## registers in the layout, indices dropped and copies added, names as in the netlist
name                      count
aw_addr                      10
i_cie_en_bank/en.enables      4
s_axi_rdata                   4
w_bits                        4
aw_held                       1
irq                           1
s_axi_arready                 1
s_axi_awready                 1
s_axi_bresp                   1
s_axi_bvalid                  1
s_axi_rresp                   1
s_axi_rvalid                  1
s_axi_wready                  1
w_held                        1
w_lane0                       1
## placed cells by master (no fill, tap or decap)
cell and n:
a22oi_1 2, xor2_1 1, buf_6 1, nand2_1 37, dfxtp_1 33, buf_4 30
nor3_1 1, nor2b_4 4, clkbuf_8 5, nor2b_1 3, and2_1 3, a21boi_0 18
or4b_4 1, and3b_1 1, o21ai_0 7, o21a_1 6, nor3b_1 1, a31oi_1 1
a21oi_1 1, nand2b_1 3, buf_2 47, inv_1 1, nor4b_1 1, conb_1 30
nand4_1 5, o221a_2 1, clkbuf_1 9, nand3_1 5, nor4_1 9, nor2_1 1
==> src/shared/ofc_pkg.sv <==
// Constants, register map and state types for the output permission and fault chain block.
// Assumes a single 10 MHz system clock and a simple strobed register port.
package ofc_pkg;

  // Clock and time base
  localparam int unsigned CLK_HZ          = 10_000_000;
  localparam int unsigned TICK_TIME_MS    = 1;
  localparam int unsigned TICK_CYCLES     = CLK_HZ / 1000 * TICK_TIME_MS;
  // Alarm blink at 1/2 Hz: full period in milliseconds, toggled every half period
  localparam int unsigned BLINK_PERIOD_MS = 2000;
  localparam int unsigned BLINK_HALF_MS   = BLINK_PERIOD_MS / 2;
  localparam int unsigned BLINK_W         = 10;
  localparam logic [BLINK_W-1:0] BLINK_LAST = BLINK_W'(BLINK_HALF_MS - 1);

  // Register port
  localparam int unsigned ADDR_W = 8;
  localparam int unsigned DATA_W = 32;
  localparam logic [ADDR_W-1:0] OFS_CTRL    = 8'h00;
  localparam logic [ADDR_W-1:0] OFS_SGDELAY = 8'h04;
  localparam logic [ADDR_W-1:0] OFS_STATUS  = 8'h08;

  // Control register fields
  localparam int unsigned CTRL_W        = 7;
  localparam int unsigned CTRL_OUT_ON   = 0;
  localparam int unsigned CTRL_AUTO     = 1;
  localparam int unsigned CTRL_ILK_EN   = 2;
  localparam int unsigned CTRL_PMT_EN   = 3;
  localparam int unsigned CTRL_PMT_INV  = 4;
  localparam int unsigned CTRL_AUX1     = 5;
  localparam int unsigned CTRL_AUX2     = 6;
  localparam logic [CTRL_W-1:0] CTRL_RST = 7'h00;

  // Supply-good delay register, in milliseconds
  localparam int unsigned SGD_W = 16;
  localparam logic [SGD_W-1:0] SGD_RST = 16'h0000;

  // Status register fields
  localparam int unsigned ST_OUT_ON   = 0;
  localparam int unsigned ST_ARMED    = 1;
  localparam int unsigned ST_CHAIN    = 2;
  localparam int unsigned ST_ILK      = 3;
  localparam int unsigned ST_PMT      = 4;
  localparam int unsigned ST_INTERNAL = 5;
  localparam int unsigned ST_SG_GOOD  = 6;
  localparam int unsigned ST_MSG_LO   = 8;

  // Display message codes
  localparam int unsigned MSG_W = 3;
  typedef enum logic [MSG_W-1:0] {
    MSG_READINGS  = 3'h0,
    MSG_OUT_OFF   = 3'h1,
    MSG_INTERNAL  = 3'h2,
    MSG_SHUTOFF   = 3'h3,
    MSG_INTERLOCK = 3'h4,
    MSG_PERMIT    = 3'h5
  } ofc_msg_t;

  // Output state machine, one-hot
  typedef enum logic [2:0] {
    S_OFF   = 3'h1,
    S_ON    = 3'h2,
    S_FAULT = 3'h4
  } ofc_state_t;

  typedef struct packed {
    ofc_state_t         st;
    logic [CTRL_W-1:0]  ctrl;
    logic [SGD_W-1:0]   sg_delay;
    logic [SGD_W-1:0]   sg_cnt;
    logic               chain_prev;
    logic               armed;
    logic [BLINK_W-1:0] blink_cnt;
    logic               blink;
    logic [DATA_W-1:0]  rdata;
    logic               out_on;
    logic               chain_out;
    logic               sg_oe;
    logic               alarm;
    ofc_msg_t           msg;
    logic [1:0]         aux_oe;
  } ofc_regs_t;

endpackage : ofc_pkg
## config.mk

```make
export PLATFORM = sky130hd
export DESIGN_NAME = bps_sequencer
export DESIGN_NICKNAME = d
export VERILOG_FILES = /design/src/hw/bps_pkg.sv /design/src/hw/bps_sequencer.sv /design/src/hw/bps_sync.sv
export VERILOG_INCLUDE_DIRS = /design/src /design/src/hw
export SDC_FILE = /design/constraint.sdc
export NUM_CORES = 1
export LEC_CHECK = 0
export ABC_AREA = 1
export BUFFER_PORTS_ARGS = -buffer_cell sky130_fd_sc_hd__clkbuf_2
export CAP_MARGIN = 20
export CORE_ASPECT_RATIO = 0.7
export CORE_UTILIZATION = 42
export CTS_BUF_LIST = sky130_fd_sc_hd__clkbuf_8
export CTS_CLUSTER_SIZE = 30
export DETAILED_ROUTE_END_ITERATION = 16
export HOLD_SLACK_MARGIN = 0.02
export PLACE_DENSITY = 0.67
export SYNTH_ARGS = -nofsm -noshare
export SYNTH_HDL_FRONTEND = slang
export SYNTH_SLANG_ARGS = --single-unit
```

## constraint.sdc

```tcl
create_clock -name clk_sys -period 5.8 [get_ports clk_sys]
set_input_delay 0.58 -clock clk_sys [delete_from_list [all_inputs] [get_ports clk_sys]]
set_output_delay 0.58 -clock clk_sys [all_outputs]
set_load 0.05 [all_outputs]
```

...

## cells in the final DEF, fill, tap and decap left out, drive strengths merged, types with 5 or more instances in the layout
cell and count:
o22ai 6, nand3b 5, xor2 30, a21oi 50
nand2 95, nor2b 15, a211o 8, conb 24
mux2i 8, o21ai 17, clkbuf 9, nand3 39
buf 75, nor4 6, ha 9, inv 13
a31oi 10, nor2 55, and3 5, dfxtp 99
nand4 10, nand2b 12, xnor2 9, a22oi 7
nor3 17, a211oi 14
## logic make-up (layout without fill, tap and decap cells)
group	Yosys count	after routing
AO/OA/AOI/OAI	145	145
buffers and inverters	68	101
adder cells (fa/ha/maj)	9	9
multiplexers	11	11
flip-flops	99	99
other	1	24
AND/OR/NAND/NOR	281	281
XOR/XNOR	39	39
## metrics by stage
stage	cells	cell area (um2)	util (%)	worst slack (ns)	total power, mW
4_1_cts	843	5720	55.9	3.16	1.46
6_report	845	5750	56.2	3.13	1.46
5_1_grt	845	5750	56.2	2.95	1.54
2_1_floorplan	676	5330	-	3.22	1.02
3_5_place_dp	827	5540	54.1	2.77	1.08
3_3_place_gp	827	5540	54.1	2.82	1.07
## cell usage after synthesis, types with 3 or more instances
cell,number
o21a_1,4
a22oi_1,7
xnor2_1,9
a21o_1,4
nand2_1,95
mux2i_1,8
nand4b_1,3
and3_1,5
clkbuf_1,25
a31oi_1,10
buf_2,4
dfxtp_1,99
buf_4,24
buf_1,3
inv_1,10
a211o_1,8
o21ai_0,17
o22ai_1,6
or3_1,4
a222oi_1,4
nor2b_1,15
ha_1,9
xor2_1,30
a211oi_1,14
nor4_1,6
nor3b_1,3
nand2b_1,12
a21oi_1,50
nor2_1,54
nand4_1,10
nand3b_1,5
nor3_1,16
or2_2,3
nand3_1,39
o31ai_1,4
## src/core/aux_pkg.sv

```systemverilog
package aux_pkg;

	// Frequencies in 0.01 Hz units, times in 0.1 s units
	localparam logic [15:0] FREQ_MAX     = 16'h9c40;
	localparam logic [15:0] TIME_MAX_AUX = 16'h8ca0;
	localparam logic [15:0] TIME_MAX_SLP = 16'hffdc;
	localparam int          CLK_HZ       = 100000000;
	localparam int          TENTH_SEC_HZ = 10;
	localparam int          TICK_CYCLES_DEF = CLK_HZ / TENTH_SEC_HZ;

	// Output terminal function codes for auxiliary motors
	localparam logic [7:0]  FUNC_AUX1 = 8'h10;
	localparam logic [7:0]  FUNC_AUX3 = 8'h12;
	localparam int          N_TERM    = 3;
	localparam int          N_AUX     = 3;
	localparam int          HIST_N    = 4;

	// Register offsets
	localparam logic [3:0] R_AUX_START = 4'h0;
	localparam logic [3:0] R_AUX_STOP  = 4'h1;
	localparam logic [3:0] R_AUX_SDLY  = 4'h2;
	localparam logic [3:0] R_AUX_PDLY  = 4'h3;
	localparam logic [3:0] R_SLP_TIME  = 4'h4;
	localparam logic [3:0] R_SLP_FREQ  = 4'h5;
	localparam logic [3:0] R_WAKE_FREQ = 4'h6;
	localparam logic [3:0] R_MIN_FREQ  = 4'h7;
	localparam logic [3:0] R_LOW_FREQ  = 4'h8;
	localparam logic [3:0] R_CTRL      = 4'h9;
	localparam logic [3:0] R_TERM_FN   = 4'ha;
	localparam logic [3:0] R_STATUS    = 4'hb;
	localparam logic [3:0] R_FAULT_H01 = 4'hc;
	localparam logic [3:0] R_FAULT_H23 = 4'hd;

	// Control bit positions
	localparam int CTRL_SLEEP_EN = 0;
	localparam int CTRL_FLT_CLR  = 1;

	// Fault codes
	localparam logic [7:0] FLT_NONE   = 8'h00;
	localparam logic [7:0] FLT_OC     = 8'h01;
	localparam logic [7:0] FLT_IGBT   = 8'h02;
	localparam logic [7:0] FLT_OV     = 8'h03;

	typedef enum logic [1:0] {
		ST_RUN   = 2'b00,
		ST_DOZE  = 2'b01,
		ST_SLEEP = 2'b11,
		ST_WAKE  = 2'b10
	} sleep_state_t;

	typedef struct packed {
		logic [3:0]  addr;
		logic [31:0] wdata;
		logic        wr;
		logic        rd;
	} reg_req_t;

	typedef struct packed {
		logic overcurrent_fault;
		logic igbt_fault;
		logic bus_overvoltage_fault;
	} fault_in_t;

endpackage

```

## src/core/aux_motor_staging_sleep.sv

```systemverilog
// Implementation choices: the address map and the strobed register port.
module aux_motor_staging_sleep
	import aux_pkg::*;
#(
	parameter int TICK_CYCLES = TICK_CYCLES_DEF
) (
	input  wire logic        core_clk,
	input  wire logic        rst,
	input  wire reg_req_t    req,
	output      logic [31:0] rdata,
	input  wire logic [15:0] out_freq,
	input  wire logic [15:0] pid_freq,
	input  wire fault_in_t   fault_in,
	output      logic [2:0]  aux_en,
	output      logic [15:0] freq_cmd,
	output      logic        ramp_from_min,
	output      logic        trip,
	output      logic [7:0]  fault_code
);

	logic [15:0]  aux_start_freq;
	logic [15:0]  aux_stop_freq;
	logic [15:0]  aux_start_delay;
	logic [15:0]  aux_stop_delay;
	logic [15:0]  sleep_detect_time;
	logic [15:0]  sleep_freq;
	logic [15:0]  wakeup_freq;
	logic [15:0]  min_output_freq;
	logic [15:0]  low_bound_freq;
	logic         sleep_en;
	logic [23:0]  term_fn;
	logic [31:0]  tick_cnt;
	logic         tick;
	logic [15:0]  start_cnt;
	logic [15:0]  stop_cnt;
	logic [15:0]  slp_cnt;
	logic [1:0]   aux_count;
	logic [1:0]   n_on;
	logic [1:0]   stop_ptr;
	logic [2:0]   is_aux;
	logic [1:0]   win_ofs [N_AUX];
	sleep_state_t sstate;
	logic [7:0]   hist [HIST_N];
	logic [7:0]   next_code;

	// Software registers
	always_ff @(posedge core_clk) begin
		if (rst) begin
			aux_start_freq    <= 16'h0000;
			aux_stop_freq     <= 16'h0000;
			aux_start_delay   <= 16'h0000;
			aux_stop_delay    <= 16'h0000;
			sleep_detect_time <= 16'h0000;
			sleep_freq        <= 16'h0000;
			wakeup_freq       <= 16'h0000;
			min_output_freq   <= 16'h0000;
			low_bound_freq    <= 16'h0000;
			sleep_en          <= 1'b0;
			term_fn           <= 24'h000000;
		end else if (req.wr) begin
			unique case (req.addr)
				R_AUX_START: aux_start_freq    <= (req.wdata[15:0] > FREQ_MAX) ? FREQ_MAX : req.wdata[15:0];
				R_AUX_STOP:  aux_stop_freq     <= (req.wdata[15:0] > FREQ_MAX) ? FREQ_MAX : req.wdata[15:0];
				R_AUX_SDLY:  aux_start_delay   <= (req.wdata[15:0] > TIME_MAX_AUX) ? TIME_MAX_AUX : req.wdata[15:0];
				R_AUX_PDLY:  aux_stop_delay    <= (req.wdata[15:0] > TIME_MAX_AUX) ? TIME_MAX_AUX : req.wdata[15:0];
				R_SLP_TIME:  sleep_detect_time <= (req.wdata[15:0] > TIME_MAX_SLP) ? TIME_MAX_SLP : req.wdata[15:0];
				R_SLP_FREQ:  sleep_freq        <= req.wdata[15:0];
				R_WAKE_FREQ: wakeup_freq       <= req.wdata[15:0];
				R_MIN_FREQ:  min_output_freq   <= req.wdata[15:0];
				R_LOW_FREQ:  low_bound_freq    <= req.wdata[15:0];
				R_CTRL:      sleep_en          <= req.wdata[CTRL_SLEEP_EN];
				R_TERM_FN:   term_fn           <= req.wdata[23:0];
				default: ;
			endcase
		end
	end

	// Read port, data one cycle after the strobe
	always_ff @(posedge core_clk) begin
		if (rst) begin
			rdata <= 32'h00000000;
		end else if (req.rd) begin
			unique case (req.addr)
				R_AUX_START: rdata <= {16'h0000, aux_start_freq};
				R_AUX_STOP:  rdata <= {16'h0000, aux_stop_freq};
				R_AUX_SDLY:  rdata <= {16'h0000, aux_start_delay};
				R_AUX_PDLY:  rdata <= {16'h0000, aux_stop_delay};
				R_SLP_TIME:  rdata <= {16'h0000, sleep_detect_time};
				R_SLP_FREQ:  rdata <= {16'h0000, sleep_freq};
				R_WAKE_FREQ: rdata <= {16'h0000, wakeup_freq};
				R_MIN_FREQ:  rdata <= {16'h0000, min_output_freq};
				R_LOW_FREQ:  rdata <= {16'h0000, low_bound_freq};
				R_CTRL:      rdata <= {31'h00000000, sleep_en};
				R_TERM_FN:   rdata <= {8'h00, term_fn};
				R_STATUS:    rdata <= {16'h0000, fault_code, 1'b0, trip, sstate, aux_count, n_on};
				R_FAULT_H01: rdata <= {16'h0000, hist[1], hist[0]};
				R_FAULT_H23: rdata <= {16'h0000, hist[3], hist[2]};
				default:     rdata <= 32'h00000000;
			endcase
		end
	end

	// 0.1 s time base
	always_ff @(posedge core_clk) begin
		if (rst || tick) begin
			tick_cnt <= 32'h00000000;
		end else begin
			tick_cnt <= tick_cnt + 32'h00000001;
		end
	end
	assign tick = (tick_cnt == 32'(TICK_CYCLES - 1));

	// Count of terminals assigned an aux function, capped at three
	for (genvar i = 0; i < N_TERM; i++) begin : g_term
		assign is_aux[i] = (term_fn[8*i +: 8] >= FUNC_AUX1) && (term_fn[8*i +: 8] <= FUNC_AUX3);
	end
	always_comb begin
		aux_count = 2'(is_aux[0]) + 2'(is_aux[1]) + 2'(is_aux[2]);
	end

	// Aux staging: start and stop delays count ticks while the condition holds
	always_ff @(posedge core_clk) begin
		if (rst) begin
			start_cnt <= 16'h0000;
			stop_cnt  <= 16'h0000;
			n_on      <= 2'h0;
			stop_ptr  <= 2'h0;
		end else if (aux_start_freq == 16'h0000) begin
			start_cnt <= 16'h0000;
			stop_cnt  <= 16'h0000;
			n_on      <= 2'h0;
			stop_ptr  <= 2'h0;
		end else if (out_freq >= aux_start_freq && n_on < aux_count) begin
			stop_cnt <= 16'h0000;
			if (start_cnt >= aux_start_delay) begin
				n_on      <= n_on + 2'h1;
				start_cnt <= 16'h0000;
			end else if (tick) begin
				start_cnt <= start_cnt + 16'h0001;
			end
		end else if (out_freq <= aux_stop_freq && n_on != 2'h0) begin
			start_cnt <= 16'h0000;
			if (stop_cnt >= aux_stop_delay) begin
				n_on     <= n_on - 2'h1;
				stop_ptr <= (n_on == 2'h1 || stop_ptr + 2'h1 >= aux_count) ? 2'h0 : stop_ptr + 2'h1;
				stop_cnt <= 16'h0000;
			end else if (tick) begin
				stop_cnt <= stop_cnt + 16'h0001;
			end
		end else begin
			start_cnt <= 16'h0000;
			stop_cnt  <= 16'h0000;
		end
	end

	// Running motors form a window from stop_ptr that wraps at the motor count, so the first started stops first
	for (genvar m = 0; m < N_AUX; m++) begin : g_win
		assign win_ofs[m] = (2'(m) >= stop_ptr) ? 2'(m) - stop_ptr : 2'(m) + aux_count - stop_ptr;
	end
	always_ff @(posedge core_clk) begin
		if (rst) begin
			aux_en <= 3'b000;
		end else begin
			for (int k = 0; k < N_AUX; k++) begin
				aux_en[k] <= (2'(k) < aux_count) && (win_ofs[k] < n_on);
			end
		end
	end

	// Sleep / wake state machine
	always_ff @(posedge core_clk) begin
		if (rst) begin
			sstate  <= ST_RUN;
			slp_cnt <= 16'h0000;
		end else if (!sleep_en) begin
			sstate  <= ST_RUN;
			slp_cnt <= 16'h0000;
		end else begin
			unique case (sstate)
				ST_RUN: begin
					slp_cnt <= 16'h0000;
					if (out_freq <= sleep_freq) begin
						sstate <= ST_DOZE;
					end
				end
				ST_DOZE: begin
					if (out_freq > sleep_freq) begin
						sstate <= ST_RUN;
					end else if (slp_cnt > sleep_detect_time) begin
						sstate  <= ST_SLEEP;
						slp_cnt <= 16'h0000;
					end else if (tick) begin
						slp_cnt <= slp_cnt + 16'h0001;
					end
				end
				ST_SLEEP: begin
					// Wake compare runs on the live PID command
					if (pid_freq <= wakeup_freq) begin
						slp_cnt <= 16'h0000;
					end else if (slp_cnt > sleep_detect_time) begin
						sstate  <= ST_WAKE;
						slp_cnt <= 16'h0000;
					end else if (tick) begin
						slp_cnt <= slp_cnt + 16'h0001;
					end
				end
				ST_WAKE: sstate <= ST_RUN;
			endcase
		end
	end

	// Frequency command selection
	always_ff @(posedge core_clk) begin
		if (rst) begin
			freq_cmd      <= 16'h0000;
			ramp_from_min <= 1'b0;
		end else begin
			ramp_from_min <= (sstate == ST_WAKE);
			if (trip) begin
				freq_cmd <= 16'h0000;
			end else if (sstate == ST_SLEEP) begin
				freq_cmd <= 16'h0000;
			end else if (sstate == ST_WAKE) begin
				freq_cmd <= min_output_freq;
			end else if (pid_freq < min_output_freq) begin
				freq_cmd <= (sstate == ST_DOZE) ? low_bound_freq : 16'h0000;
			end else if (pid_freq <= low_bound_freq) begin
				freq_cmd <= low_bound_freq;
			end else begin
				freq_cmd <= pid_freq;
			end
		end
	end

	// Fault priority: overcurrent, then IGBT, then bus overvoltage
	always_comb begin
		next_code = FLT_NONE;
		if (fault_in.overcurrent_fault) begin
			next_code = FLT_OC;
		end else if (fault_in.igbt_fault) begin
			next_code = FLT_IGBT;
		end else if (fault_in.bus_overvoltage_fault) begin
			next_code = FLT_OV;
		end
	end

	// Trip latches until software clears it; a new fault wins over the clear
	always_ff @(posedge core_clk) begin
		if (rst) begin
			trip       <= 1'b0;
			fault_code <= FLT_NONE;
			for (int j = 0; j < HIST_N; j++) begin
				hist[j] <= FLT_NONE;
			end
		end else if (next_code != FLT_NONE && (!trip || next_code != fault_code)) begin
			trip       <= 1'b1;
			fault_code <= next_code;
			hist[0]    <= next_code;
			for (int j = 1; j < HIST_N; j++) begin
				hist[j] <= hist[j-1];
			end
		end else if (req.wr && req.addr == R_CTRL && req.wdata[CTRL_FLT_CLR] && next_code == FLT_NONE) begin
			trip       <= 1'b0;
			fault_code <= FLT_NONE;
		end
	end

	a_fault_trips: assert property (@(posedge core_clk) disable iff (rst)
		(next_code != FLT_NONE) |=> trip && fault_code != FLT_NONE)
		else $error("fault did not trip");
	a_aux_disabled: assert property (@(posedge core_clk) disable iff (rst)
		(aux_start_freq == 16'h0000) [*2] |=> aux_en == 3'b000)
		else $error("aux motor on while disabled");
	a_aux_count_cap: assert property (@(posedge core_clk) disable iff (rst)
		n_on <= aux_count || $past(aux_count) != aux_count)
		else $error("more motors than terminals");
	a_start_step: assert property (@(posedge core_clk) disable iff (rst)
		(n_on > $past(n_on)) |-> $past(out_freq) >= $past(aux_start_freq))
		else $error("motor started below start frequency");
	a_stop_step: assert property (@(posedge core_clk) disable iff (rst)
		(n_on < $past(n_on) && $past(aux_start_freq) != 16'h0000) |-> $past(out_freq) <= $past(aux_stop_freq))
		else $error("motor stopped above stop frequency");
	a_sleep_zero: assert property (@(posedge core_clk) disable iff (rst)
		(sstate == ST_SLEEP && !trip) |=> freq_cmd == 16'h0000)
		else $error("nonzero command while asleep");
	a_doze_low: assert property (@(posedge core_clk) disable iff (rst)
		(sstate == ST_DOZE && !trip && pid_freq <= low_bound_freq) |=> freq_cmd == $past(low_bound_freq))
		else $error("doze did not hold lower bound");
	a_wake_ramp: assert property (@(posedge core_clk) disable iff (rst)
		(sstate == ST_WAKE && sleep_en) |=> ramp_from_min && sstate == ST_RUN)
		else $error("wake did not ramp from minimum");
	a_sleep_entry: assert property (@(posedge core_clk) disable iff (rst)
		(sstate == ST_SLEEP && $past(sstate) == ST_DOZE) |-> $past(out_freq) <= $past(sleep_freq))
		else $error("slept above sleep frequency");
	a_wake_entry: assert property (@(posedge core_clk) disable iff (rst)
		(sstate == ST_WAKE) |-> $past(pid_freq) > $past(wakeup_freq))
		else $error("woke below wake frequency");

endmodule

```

_Goal of the exercise_
Within the records above, count each line holding "stage". Write down only the number.

_Answer for this exercise_
2